**Problem requirements**
Report how many lines in the data below hold the string "network". Nothing else should appear in the answer.

**Stored data**
= Beginning of Section =

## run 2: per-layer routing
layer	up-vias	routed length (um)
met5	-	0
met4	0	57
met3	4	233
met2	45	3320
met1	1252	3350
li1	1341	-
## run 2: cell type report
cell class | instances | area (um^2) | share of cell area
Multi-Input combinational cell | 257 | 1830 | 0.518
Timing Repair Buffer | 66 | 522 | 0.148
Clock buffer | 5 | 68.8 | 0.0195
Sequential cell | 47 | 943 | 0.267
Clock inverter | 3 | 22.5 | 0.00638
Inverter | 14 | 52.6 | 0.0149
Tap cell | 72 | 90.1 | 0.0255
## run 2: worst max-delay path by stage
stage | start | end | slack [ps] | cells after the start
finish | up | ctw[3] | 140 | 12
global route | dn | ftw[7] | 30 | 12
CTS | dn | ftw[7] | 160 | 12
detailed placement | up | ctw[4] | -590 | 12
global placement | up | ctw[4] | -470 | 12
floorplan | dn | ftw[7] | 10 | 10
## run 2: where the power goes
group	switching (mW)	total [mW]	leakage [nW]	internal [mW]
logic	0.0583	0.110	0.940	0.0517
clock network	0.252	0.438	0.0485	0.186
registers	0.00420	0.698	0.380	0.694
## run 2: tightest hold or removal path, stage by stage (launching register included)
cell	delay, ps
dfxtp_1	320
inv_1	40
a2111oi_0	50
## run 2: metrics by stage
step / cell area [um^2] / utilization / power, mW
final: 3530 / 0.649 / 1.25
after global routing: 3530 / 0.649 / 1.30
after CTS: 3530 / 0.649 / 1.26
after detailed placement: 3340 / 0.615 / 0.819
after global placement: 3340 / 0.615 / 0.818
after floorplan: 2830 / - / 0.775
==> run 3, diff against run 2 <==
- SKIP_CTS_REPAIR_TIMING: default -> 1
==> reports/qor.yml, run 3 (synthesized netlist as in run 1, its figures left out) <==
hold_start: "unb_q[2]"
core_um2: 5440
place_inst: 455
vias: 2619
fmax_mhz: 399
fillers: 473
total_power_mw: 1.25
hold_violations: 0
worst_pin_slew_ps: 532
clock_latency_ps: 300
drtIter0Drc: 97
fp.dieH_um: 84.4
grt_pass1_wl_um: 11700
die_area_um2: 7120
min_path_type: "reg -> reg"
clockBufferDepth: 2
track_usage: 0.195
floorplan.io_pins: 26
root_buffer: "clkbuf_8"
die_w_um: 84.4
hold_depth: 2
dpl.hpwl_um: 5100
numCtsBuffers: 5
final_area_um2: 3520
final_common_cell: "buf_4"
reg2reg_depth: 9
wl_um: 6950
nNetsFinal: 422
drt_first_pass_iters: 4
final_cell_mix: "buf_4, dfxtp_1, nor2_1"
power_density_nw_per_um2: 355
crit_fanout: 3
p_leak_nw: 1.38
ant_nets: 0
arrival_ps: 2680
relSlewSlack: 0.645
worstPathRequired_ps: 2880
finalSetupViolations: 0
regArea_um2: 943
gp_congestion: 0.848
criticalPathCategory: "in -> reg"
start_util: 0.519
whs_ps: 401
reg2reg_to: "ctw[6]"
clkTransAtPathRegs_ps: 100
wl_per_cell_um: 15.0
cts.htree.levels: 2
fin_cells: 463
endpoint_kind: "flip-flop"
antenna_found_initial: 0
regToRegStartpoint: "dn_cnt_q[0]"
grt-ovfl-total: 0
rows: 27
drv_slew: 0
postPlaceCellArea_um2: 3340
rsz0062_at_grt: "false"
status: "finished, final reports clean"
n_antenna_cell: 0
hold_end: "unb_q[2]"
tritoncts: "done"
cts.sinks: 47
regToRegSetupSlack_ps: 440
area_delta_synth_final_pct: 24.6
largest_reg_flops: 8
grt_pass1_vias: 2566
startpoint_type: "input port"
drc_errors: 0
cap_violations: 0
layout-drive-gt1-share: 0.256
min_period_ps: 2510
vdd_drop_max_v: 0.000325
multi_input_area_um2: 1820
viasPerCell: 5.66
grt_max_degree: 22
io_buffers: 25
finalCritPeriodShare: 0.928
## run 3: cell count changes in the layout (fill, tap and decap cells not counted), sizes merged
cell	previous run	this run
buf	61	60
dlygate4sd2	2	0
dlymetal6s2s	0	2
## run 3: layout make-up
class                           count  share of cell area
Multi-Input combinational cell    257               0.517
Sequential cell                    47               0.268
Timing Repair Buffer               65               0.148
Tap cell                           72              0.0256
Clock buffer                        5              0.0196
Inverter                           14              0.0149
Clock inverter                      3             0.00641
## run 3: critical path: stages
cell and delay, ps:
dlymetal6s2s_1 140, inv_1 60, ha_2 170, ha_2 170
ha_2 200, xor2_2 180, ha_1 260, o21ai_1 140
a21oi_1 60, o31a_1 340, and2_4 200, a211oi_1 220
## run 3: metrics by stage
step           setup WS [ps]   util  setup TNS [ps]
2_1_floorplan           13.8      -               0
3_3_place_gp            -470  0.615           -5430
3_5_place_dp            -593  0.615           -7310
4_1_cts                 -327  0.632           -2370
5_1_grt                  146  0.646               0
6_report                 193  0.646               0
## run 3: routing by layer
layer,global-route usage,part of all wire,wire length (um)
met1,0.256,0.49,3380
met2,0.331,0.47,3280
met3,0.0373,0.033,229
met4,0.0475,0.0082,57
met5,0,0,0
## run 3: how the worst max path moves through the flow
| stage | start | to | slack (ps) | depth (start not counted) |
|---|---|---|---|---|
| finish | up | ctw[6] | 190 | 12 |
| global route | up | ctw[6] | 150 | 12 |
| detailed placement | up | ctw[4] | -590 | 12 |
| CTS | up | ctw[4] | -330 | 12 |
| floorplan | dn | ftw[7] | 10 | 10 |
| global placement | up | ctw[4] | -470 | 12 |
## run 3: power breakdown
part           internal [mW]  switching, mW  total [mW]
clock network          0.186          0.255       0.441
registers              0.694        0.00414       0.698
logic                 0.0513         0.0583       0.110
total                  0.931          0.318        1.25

= End of Section =

**Problem solution**
2